Figure 3.10 shows that coupling the energy balance does not alter the existence of distinct minima. As in Figure 3.2, there are distinct minima for \(V_{cmax}\) and \(g_{s}\). \(J_{max}\) also has a minima but due to its little influence on the carbon costs, the optimization algorithm cannot find that minima and tends to predict too high values for \(J_{max}\).

Code
# Get reference dataframe
n_steps <- 50
df_base_cc <- tibble(.rows = n_steps)

df_base_cc$vcmax      <- rep(vcmax, n_steps)
df_base_cc$jmax       <- rep(jmax, n_steps)
df_base_cc$gs         <- rep(gs, n_steps)
df_base_cc$cost_total <- rep(NA, n_steps)
df_base_cc$cost_vcmax <- rep(NA, n_steps)
df_base_cc$cost_jmax  <- rep(NA, n_steps)
df_base_cc$cost_gs    <- rep(NA, n_steps)

df_cc <- tibble()

# Calculate carbon costs
loop_carbon_costs <- function(df_in, var) {
  
  for (i in 1:nrow(df_in)) {
    
    output <- 
      calculate_traits_and_costs(
        par = c(df_in$vcmax[i],
                df_in$jmax[i],
                df_in$gs[i]),
        tc_air = tc_air,
        vpd_air = vpd_air,
        ppfd = ppfd,
        co2 = co2,
        patm = patm,
        kphio = kphio,
        include_energy_balance = TRUE,
        return_all = TRUE,
        units_out_per_second = TRUE
      )
      
      df_in$cost_total[i] <- output$carbon_costs
      df_in$cost_vcmax[i] <- output$cost_vcmax
      df_in$cost_jmax[i]  <- output$cost_jmax
      df_in$cost_gs[i]    <- output$cost_transp
      
  }
  
  df_out <- 
    df_in |> 
    select(starts_with("cost"), !!var) |> 
    # pivot_longer(
    #   cols = starts_with("cost"),
    #   names_to = "cost_name",
    #   values_to = "cost_value") |> 
    pivot_longer(
      cols = !!var,
      names_to = "var",
      values_to = "val")
  
  return(df_out)               
}

## Run function
# Vcmax
df_tmp <- df_base_cc
df_tmp$vcmax <- seq(vcmax/10, vcmax*10, length.out = n_steps)

df_tmp  <- loop_carbon_costs(df_tmp, "vcmax")
df_cc   <- rbind(df_cc, df_tmp)

# Jmax
df_tmp <- df_base_cc
df_tmp$jmax <- seq(jmax/10, jmax*10, length.out = n_steps)

df_tmp  <- loop_carbon_costs(df_tmp, "jmax")
df_cc   <- rbind(df_cc, df_tmp)

# gs
df_tmp <- df_base_cc
df_tmp$gs <- seq(gs/10, gs*10, length.out = n_steps)

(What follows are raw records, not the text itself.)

Background: an optimization exercise with open tools, aiming at small area, a short achievable clock period and few clock cycles per item. Do not read the settings as production practice.
The RTL was checked by simulation tests, not by an equivalence proof against the original design.
Power is estimated from default activity; no workload was simulated.

==> flow/design.v (excerpt) <==
module par_engine (
    input  wire         clk,
    input  wire         rst_n,
    input  wire         in_valid,
    output wire         in_ready,
    input  wire         in_first,
    input  wire         in_last,
    input  wire [1:0]   in_kind,      
    input  wire [3:0]   in_sheet,
    input  wire [127:0] in_data,
    input  wire [1:0]   cfg_nerase,
    input  wire [3:0]   cfg_sx,
    input  wire [3:0]   cfg_sy,
    output reg          out_valid,
    input  wire         out_ready,
    output reg  [127:0] out_a,
    output reg  [127:0] out_b,
    output reg          out_lost
);
    function [7:0] xtime;
        input [7:0] a;
        xtime = {a[6:0], 1'b0} ^ (a[7] ? 8'h1D : 8'h00);
    endfunction
    function [7:0] gf_mul;
        input [7:0] a;
        input [7:0] b;
        integer i;
        reg [7:0] p, aa;
        begin
            p  = 8'h00;
            aa = a;
            for (i = 0; i < 8; i = i + 1) begin
                if (b[i]) p = p ^ aa;
                aa = xtime(aa);
            end
            gf_mul = p;
        end
    endfunction
    localparam [127:0]  W_TAB  = 128'h261387CDE8743A1D8040201008040201;
    localparam [127:0]  K1_TAB = 128'h2C58B07DFAE9CF831B366CD8AD478E01;
  ...
For scale: ~5,400 cells after synthesis, about 810 flip-flops, roughly 46,000 um2 of cells after synthesis.
clock: 22.0 ns
lec_check: 0
cap_margin: 20
core_margin: 2
core_utilization: 55
cts_buf_list: sky130_fd_sc_hd__clkbuf_16
cts_cluster_diameter: 100
cts_cluster_size: 24
slew_margin: 20
standard.sh (not shown) runs the stock make flow with config.mk's settings and CLKGATE_MAP_FILE= SYNTH_SCRIPT=/design/flow/synth_recipe.tcl, a recipe that flattens the netlist after the stock synthesis.
==> flow/flow/run.sh <==
#!/bin/bash
set -euo pipefail
export BUFFER_PORTS_ARGS="-buffer_cell sky130_fd_sc_hd__buf_2"
export SETUP_SLACK_MARGIN=16.6
bash standard.sh > flow.log 2>&1
Testbench counts at the start, summed over its fixed seeds: cycles 24,088, items 3,200.
Rerun with:
--- a/flow/flow/run.sh
+++ b/flow/flow/run.sh
@@ -4 +3,0 @@
-export SETUP_SLACK_MARGIN=16.6
Settings changed: CORE_UTILIZATION 55 to 30, CTS_BUF_LIST sky130_fd_sc_hd__clkbuf_16 to default, CTS_CLUSTER_DIAMETER 100 to default, CTS_CLUSTER_SIZE 24 to default.
What happened:
- fmax fell slightly
- global-route usage fell by 12 points
- non-clock buffer count stays the same
- wire length rose by about a fifth
- design area rose by a few percent
- via count rose slightly
- cell count rose by about a fifth
- synthesized cell count does not change
- worst setup slack is worse by 0.030 ns
Rerun with:
Settings changed: CORE_UTILIZATION 30 to 70, CTS_BUF_LIST from default to sky130_fd_sc_hd__clkbuf_16, CTS_CLUSTER_DIAMETER from default to 100, CTS_CLUSTER_SIZE from default to 24.
Utilization climbs by 41 points.
Non-clock buffer count shrinks by 15.
Worst hold slack is worse by 0.0071 ns.
Setup slack is better by 0.048 ns.
Clock-buffer cell count went down by 85.
Rerun with:
Settings changed: ABC_AREA from default to 1, CORE_UTILIZATION 70 to 55.
=>
- The new run completed with no timing, DRC or antenna violations
- sequential share of layout area went up by 0.40 points
- utilization went down by 16 points
- final cell count went up by 10%
- via count went down by 0.58%
- global-route usage went down by 6.1 points


The RTL this note starts from:
==> flow/design.v <==
module par_engine (
    input  wire         clk,
    input  wire         rst_n,
    input  wire         in_valid,
    output wire         in_ready,
    input  wire         in_first,
    input  wire         in_last,
    input  wire [1:0]   in_kind,      
    input  wire [3:0]   in_sheet,
    input  wire [127:0] in_data,
    input  wire [1:0]   cfg_nerase,
    input  wire [3:0]   cfg_sx,
    input  wire [3:0]   cfg_sy,
    output reg          out_valid,
    input  wire         out_ready,
    output reg  [127:0] out_a,
    output reg  [127:0] out_b,
    output reg          out_lost
);
    function [7:0] xtime;
        input [7:0] a;
        xtime = {a[6:0], 1'b0} ^ (a[7] ? 8'h1D : 8'h00);
    endfunction
    function [7:0] gf_mul;
        input [7:0] a;
        input [7:0] b;
        integer i;
        reg [7:0] p, aa;
        begin
            p  = 8'h00;
            aa = a;
            for (i = 0; i < 8; i = i + 1) begin
                if (b[i]) p = p ^ aa;
                aa = xtime(aa);
            end
            gf_mul = p;
        end
    endfunction
    localparam [127:0]  W_TAB  = 128'h261387CDE8743A1D8040201008040201;
    localparam [127:0]  K1_TAB = 128'h2C58B07DFAE9CF831B366CD8AD478E01;
    localparam [2047:0] K2_TAB = 2048'h00C382B4A868A0A946177A403339608AC3009B19754DD05D4F8C2EF4806672C0829B002B32EA9ABDBA9E055CF51DCCE4B4192B005664C9296769210AB8F73A85A875325600ACC88F52CED242146DF374684DEA64AC00458D03A481B98428DAFBA0D09AC9C845008A0706551F6F1550A9A95DBD298F8D8A00090E0CAA3EDE2AA0464FBA675203070900121C18497CA154178C9E69CEA4060E120024383092F85F7A2E0521D281550C1C240048706039ED40F45C0A42B91FAA1838480090E0C0723380F5B814846F3E49307090003DDD9D39661DF76D2815DE7C9260E03D007AA76072CC3AF3DA502AA1F839C0DD7A00F48AC0E48574FBA9A0545FED729DA7F400;
    function [7:0] gf_w;
        input [3:0] s;
        gf_w = W_TAB[8*s +: 8];
    endfunction
    function [7:0] gf_k;
        input [1:0] n;
        input [3:0] sx;
        input [3:0] sy;
        begin
            if (n == 2'd0)      gf_k = 8'h01;
            else if (n == 2'd1) gf_k = K1_TAB[8*sx +: 8];
            else                gf_k = K2_TAB[8*{sx, sy} +: 8];
        end
    endfunction
    reg          s1_v;
    reg          s1_first;
    reg          s1_last;
    reg  [1:0]   s1_kind;
    reg  [3:0]   s1_sheet;
    reg  [127:0] s1_d;
    reg  [1:0]   g_n;
    reg  [3:0]   g_sx;
    reg  [3:0]   g_sy;
    reg          ready_r;
    assign in_ready = ready_r;
    wire take = in_valid && ready_r;
    always @(posedge clk) begin
        s1_v     <= rst_n && take;
        s1_first <= in_first;
        s1_last  <= in_last;
        s1_kind  <= in_kind;
        s1_sheet <= in_sheet;
        s1_d     <= in_data;
        if (take && in_first) begin
            g_n  <= cfg_nerase;
            g_sx <= cfg_sx;
            g_sy <= cfg_sy;
        end
    end
    wire       n0 = (g_n == 2'd0);
    wire       n2 = g_n[1];
    wire [7:0] y  = n2 ? gf_w(g_sy) : 8'h00;
    reg [7:0] v;
    always @(*) begin
        case (s1_kind)
            2'd0:    v = gf_w(s1_sheet) ^ y;
            2'd1:    v = y;
            2'd2:    v = {7'd0, !n0};
            default: v = 8'h00;
        endcase
    end
    wire [7:0] coef = gf_mul(gf_k(g_n, g_sx, g_sy), v);
    reg          s2_v;
    reg          s2_last;
    reg          s2_clr;      
    reg          s2_binc;     
    reg          s2_p;
    reg          s2_q;
    reg  [1:0]   s2_n;
    reg  [7:0]   s2_c;
    reg  [127:0] s2_d;
    always @(posedge clk) begin
        s2_v    <= rst_n && s1_v;
        s2_last <= s1_last;
        s2_clr  <= s1_v && s1_first;
        s2_binc <= s1_v && (s1_kind == 2'd0 || (s1_kind == 2'd1 && !n0));
        s2_p    <= s1_v && (s1_kind == 2'd1);
        s2_q    <= s1_v && (s1_kind == 2'd2);
        s2_n    <= g_n;
        s2_c    <= s1_v ? coef : 8'd0;
        s2_d    <= s1_d;
    end
    reg  [127:0] acc_a;
    reg  [127:0] acc_b;
    reg          g_sp;
    reg          g_sq;
    reg          a_done;      
    reg [63:0] cols;
    integer j;
    always @(*) begin
        cols[7:0] = s2_c;
        for (j = 1; j < 8; j = j + 1)
            cols[8*j +: 8] = xtime(cols[8*(j-1) +: 8]);
    end
    reg [127:0] nxt_a;
    reg [127:0] nxt_b;
    integer l, b;
    always @(*) begin
        for (l = 0; l < 16; l = l + 1) begin
            nxt_a[8*l +: 8] = s2_clr ? 8'h00 : acc_a[8*l +: 8];
            for (b = 0; b < 8; b = b + 1)
                if (s2_d[8*l + b]) nxt_a[8*l +: 8] = nxt_a[8*l +: 8] ^ cols[8*b +: 8];
        end
        nxt_b = (s2_clr ? 128'd0 : acc_b) ^ (s2_binc ? s2_d : 128'd0);
    end
    wire nxt_sp = (!s2_clr && g_sp) || s2_p;
    wire nxt_sq = (!s2_clr && g_sq) || s2_q;
    wire r_n0 = (s2_n == 2'd0);
    wire r_n1 = (s2_n == 2'd1);
    wire r_n2 = s2_n[1];
    wire res_lost = r_n1 ? !(nxt_sp || nxt_sq) : r_n2 ? !(nxt_sp && nxt_sq) : 1'b0;
    wire a_from_b = r_n0 || (r_n1 && nxt_sp);
    wire [127:0] res_a = res_lost ? 128'd0 : (a_from_b ? nxt_b : nxt_a);
    wire [127:0] res_b = (res_lost || r_n1) ? 128'd0 : r_n0 ? nxt_a : (nxt_a ^ nxt_b);
    wire fin      = (s2_v && s2_last) || a_done;
    wire out_free = !out_valid;
    wire out_load = fin && out_free;
    wire n_s1last = take && in_last;
    wire n_fin    = (s1_v && s1_last) || (fin && !out_free);
    wire n_ov     = out_load || (out_valid && !out_ready);
    wire n_ready  = !((n_s1last || (n_fin && n_ov)) && (n_fin || n_ov));
    always @(posedge clk) begin
        acc_a <= nxt_a;
        acc_b <= nxt_b;
        g_sp  <= nxt_sp;
        g_sq  <= nxt_sq;
        if (out_load) begin
            out_a    <= res_a;
            out_b    <= res_b;
            out_lost <= res_lost;
        end
        if (!rst_n) begin
            a_done    <= 1'b0;
            out_valid <= 1'b0;
            ready_r   <= 1'b1;
        end else begin
            a_done    <= fin && !out_free;
            out_valid <= n_ov;
            ready_r   <= n_ready;
        end
    end
endmodule
export LEC_CHECK = 0
export CAP_MARGIN = 20
export CORE_MARGIN = 2
export CORE_UTILIZATION = 55
export CTS_BUF_LIST = sky130_fd_sc_hd__clkbuf_8
export CTS_CLUSTER_DIAMETER = 60
export CTS_CLUSTER_SIZE = 16
export SLEW_MARGIN = 20
create_clock -name core_clock -period 22.0 [get_ports {clk}]
==> flow/flow/run.sh <==
#!/bin/bash
set -euo pipefail
export BUFFER_PORTS_ARGS="-buffer_cell sky130_fd_sc_hd__buf_2"
bash standard.sh > flow.log 2>&1
The first run finished with timing, DRC and antenna clean.
Testbench counts at the start, summed over its fixed seeds: cycles 24,088, items 3,200.
Next try:
Settings changed: CTS_BUF_LIST sky130_fd_sc_hd__clkbuf_8 to not set, CTS_CLUSTER_DIAMETER 60 to not set, CTS_CLUSTER_SIZE 16 to not set.
The new run completed without violations. Power is higher by 7.4%. Synthesized cell count does not change. Worst setup slack improves by 100 ps. Via count stays flat. Final area climbs by 2.7%. Clock-buffer cell count rises by 35. Register-to-register slack barely changes.
Next try:
Settings changed: CTS_BUF_LIST set to sky130_fd_sc_hd__clkbuf_16, CTS_CLUSTER_DIAMETER set to 100, CTS_CLUSTER_SIZE set to 24.
What happened: Combinational power hardly moves; global-route usage fell by 0.51 points; core utilization came out lower by 2.0 points; hold slack improves by 22 ps; cell area fell by a few percent.

==> re-timing with driven ports <==
No port has a modelled driver above. Below, the same layouts with a new extraction and two added sets of constraints.
Step 1 assumes that a clkbuf_16 drives the clock port and a buf_2 every other input.
Step 2 times the ports against the registers' clock, not the clock port: input delays grow and output delays shrink by t, the midpoint of the rising clock arrivals with the driver on.
Slacks: ideal / step 1 / step 2; pairs: ideal / step 1.
run	t, ns	setup slack, ns	worst slew at a driven data input, ns	cell pins on the clock port's net
the first run of note 1	0.701	16.228 / 16.155 / 16.532	0.05	1
the second run of note 1	0.805	16.198 / 16.121 / 16.479	0.11	1
the third run of note 1	0.686	16.246 / 16.212 / 16.246	0.08	1
the fourth run of note 1	0.712	16.133 / 16.105 / 16.133	0.05	1
the first run of note 2	0.819	16.136 / 16.066 / 16.547	0.11	1
the second run of note 2	0.740	16.240 / 16.169 / 16.540	0.10	1
the third run of note 2	0.684	16.296 / 16.226 / 16.545	0.11	1
After both steps setup and hold are still met in every run listed.
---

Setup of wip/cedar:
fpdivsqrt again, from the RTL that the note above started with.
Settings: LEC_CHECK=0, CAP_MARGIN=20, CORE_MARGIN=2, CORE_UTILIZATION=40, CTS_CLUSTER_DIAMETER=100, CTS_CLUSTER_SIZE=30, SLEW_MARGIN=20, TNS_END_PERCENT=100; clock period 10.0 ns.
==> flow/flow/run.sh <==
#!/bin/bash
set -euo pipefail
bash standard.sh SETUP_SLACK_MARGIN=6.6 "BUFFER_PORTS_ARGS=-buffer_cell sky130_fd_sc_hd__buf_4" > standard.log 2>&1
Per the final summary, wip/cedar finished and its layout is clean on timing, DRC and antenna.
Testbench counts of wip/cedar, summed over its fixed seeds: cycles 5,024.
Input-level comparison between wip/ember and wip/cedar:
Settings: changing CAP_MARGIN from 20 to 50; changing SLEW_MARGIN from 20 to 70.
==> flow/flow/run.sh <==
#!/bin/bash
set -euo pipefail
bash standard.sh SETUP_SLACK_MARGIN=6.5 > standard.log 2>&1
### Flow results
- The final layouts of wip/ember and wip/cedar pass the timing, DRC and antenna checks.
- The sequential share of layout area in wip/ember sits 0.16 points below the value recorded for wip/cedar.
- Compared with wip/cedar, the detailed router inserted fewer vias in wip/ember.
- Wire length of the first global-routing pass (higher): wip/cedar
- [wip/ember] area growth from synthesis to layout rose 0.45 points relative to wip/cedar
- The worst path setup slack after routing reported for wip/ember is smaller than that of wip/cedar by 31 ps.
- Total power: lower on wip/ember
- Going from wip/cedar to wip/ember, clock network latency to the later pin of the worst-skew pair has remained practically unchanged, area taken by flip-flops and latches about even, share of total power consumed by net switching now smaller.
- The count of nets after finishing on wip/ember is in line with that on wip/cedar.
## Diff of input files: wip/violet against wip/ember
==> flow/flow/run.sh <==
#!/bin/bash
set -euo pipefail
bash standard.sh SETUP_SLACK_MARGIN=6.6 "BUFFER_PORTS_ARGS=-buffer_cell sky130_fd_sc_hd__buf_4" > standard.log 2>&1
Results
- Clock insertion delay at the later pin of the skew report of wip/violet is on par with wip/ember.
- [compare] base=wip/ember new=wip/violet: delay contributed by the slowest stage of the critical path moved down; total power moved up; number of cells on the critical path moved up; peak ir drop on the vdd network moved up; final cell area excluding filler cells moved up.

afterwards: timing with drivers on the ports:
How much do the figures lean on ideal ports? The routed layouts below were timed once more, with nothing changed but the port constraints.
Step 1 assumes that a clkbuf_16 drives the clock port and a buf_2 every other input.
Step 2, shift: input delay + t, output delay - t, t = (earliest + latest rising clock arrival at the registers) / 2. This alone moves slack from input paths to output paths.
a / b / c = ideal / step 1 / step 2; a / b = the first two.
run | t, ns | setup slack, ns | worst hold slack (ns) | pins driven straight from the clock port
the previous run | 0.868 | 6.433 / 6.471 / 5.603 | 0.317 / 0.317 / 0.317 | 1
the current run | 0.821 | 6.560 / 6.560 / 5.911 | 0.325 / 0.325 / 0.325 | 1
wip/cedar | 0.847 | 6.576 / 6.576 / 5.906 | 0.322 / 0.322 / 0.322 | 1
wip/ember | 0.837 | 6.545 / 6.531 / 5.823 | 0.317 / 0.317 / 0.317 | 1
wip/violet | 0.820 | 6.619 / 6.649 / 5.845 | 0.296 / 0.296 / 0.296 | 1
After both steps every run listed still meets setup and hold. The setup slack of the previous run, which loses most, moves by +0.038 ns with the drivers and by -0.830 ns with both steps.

df_tmp  <- loop_carbon_costs(df_tmp, "gs")
df_cc   <- rbind(df_cc, df_tmp)

## Plot it
df_cc |> 
  ggplot() +
  aes(x = val*1e6, y = cost_total) +
  geom_line() +
  geom_point() +
  facet_wrap(~var, scales = "free_x") +
  labs(title = "Sensitivity of Carbon Costs (with energy balance)",
       x = "Trait value [mu mol/m^2/s]",
       y = "Relative Carbon Costs") +
  theme_classic()

Figure 3.10: Sensitivity of the carbon costs defined in Equation 2.10 to changes in \(V_{cmax}\), \(J_{cmax}\), and \(g_{s}\) when energy balance is coupled.
Code
df_cc |> 
  ggplot() +
  aes(x = val*1e6, y = cost_total) +
  geom_line() +
  geom_point() +
  facet_wrap(~var, scales = "free_x") +
  labs(title = "Sensitivity of Carbon Costs (with energy balance)",
       x = "Trait value [mu mol/m^2/s]",
       y = "Relative Carbon Costs") +
  theme_classic() +
  ylim(750, 900)

Figure 3.11: Sensitivity of the carbon costs defined in Equation 2.10 to changes in \(V_{cmax}\), \(J_{cmax}\), and \(g_{s}\) when energy balance is coupled. Same plot as Figure 3.10 but zoomed in to show minor increase in costs with increasing \(J_{cmax}\).